Researchers call for more transparency in AI

October 21, 2020


Benjamin Haibe-KairnsTORONTO – International scientists are challenging their colleagues to make Artificial Intelligence (AI) research more open and reproducible to accelerate the impact of their findings for cancer patients. In particular, they’re targeting studies that claim AI systems are better at diagnosing disease than physicians, but which fail to offer enough transparency to test and reproduce the results.

In an article published in Nature on Oct. 14, scientists at Princess Margaret Cancer Centre, University of Toronto, Stanford University, Johns Hopkins University, Harvard University School of Public Health, Massachusetts Institute of Technology, and others, challenge scientific journals to hold computational researchers to higher standards of transparency, and call for their colleagues to share their code, models and computational environments in publications.

“Scientific progress depends on the ability of researchers to scrutinize the results of a study and reproduce the main finding to learn from,” says Dr. Benjamin Haibe-Kains (pictured), senior scientist at Princess Margaret Cancer Centre and first author of the article.

“But in computational research, it’s not yet a widespread criterion for the details of an AI study to be fully accessible. This is detrimental to our progress.”

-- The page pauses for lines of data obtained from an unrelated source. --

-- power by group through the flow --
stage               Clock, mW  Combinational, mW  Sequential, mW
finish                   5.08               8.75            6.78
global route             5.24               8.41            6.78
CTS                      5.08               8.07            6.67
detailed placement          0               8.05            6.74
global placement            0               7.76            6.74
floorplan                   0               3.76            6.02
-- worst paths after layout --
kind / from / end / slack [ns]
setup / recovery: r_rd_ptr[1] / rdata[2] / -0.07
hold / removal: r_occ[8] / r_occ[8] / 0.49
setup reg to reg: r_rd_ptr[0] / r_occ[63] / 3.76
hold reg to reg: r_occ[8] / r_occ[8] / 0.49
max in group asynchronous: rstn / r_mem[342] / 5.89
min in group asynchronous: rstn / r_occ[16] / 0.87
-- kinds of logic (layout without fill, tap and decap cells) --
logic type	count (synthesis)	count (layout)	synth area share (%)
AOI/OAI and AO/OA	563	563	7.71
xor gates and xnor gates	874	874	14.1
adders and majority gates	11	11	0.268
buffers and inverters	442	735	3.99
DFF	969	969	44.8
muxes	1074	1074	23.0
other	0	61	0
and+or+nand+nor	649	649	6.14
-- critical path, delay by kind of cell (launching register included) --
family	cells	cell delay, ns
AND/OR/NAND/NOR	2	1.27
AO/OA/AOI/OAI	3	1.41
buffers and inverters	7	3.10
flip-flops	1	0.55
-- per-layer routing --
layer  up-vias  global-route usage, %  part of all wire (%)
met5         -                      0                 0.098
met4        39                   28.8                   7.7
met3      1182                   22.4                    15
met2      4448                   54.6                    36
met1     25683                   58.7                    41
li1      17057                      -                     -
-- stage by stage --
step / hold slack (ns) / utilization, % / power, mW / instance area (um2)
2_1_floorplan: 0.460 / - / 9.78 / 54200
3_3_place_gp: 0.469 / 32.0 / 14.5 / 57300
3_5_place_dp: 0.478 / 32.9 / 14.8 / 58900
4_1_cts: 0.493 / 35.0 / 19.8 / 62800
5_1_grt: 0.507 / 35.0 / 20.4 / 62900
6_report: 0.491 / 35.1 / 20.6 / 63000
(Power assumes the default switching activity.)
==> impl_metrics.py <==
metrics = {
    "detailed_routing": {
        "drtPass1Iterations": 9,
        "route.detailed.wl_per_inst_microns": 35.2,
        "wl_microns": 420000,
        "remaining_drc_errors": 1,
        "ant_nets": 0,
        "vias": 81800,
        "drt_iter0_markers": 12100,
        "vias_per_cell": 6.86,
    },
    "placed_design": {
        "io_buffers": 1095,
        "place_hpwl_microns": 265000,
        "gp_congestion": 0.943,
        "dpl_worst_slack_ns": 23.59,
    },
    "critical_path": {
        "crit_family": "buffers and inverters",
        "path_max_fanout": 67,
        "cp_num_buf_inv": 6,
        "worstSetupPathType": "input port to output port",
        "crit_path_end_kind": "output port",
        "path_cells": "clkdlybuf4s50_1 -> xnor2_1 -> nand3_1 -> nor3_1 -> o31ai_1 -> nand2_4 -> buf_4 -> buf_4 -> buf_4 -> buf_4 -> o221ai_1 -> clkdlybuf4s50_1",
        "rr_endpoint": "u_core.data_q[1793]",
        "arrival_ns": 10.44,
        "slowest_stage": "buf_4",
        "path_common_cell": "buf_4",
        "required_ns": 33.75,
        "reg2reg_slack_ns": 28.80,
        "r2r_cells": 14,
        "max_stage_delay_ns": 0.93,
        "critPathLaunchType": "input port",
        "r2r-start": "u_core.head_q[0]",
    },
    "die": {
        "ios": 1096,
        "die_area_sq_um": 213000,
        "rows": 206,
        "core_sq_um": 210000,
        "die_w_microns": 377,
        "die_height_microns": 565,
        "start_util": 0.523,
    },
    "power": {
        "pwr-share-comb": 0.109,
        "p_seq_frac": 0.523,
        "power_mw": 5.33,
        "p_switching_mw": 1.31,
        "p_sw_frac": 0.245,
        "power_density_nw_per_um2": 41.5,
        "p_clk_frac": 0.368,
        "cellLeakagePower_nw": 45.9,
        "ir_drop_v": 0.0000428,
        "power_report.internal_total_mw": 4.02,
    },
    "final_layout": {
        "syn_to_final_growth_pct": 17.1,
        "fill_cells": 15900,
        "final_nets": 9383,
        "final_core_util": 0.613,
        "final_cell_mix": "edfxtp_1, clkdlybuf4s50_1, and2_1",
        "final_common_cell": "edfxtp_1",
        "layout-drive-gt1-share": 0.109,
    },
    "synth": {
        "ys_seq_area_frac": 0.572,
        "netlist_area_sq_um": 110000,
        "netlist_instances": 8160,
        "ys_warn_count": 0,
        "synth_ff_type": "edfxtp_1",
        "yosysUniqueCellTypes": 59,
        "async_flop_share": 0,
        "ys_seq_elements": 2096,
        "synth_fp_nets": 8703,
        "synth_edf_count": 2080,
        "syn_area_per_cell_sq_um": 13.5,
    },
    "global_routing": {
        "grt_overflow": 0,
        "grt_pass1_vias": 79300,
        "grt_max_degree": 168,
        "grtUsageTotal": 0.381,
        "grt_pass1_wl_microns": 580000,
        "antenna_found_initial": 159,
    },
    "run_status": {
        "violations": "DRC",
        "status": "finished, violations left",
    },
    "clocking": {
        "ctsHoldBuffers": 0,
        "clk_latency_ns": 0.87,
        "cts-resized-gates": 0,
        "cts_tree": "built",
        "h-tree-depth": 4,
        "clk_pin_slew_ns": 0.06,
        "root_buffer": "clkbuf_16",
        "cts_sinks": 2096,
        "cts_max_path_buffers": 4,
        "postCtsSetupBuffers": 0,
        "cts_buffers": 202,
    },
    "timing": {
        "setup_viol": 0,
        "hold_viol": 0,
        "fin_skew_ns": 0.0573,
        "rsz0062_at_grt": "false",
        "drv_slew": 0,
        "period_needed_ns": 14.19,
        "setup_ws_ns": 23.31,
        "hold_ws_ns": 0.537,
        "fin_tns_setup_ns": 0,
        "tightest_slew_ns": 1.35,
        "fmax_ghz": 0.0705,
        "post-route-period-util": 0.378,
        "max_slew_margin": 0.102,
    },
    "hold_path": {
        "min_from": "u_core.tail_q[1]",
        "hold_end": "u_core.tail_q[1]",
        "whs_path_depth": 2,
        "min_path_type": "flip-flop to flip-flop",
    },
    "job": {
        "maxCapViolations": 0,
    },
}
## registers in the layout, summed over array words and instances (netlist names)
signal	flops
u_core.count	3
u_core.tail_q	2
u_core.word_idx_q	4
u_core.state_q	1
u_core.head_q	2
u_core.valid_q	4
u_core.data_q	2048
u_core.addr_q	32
## src/rtl/nibble_serial_adder.sv

```systemverilog
// nibble_serial_adder
//   Multi-cycle WIDTH-bit adder built from a single 4-bit ripple slice.
//   - A start request latches a, b and cin.
//   - The slice then processes one nibble per cycle, least significant first.
//   - Each slice carry-out is registered and fed back as the next nibble's carry-in.
//   - The finished result lands on sum/cout in one step, with a one-cycle done pulse.
//
//   Optional feature: define SIGNED_OVF_EN to add the ovf output (signed overflow of
//   the latched operands), updated and held together with sum.
//
// Ports
//   clk    in   1      rising-edge clock
//   reset  in   1      asynchronous active-high reset
//   start  in   1      request; accepted in IDLE or DONE, ignored while busy
//   a, b   in   WIDTH  operands, sampled with start
//   cin    in   1      carry-in, sampled with start
//   busy   out  1      high while nibbles are being processed
//   done   out  1      one-cycle pulse, result valid on sum/cout
//   sum    out  WIDTH  registered result, held until the next completion
//   cout   out  1      registered final carry-out
//   ovf    out  1      signed overflow (SIGNED_OVF_EN only)

module four_bit_adder (
  input  logic [3:0] a,
  input  logic [3:0] b,
  input  logic       ci,
  output logic [3:0] s,
  output logic       co
);
  assign {co, s} = {1'b0, a} + {1'b0, b} + {4'b0000, ci};
endmodule

module nibble_serial_adder #(
  parameter int WIDTH = 16
) (
  input  logic             clk,
  input  logic             reset,
  input  logic             start,
  input  logic [WIDTH-1:0] a,
  input  logic [WIDTH-1:0] b,
  input  logic             cin,
  output logic             busy,
  output logic             done,
  output logic [WIDTH-1:0] sum,
  output logic             cout
`ifdef SIGNED_OVF_EN
  ,
  output logic             ovf
`endif
);
  localparam int NIBBLES = WIDTH / 4;
  localparam int IDX_W   = (NIBBLES > 1) ? $clog2(NIBBLES) : 1;
  localparam logic [IDX_W-1:0] LAST_IDX = IDX_W'(NIBBLES - 1);

  typedef enum logic [1:0] {S_IDLE, S_RUN, S_DONE} state_t;

  state_t             state_q, state_d;
  logic [IDX_W-1:0]   idx_q, idx_d;
  logic               carry_q, carry_d;
  logic               busy_q, busy_d;
  logic               done_q, done_d;
  logic [WIDTH-1:0]   sum_q, sum_d;
  logic               cout_q, cout_d;
  logic [WIDTH-1:0]   opa_q, opa_d;
  logic [WIDTH-1:0]   opb_q, opb_d;
  logic [WIDTH-1:0]   res_q, res_d;
`ifdef SIGNED_OVF_EN
  logic               ovf_q, ovf_d;
`endif

  logic [3:0] sl_a, sl_b, sl_s;
  logic       sl_co;

  // Slice inputs: the current nibble of each latched operand plus the registered carry
  assign sl_a = opa_q[4*idx_q +: 4];
  assign sl_b = opb_q[4*idx_q +: 4];

  four_bit_adder u_slice (
    .a  (sl_a),
    .b  (sl_b),
    .ci (carry_q),
    .s  (sl_s),
    .co (sl_co)
  );

  always_comb begin
    state_d = state_q;
    idx_d   = idx_q;
    carry_d = carry_q;
    done_d  = 1'b0;
    sum_d   = sum_q;
    cout_d  = cout_q;
    opa_d   = opa_q;
    opb_d   = opb_q;
    res_d   = res_q;
`ifdef SIGNED_OVF_EN
    ovf_d   = ovf_q;
`endif

    case (state_q)
      S_IDLE, S_DONE: begin
        if (start) begin
          opa_d   = a;
          opb_d   = b;
          carry_d = cin;
          idx_d   = '0;
          state_d = S_RUN;
        end else begin
          state_d = S_IDLE;
        end
      end
      S_RUN: begin
        res_d[4*idx_q +: 4] = sl_s;
        carry_d = sl_co;
        idx_d   = idx_q + 1'b1;
        if (idx_q == LAST_IDX) begin
          // res_d already holds the final nibble, so sum never shows a partial value
          sum_d   = res_d;
          cout_d  = sl_co;
`ifdef SIGNED_OVF_EN
          ovf_d   = (opa_q[WIDTH-1] == opb_q[WIDTH-1]) && (res_d[WIDTH-1] != opa_q[WIDTH-1]);
`endif
          idx_d   = '0;
          done_d  = 1'b1;
          state_d = S_DONE;
        end
      end
      default: state_d = S_IDLE;
    endcase

    busy_d = (state_d == S_RUN);
  end

  // Control and output registers: asynchronously cleared
  always_ff @(posedge clk or posedge reset) begin
    if (reset) begin
      state_q <= S_IDLE;
      idx_q   <= '0;
      carry_q <= 1'b0;
      busy_q  <= 1'b0;
      done_q  <= 1'b0;
      sum_q   <= '0;
      cout_q  <= 1'b0;
`ifdef SIGNED_OVF_EN
      ovf_q   <= 1'b0;
`endif
    end else begin
      state_q <= state_d;
      idx_q   <= idx_d;
      carry_q <= carry_d;
      busy_q  <= busy_d;
      done_q  <= done_d;
      sum_q   <= sum_d;
      cout_q  <= cout_d;
`ifdef SIGNED_OVF_EN
      ovf_q   <= ovf_d;
`endif
    end
  end

  // Operand and partial-result registers: no reset, always written before being read
  always_ff @(posedge clk) begin
    opa_q <= opa_d;
    opb_q <= opb_d;
    res_q <= res_d;
  end

  assign busy = busy_q;
  assign done = done_q;
  assign sum  = sum_q;
  assign cout = cout_q;
`ifdef SIGNED_OVF_EN
  assign ovf  = ovf_q;
`endif

endmodule
```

The authors voiced their concern about the lack of transparency and reproducibility in AI research after a Google Health study by McKinney et al., published in a prominent scientific journal in January 2020, claimed an AI system could outperform human radiologists in both robustness and speed for breast cancer screening.

The study made waves in the scientific community and created a buzz with the public, with headlines appearing in BBC News, CBC and CNBC.

A closer examination raised some concerns: the study lacked a sufficient description of the methods used, including their code and models. The lack of transparency prohibited researchers from learning exactly how the model works and how they could apply it to their own institutions.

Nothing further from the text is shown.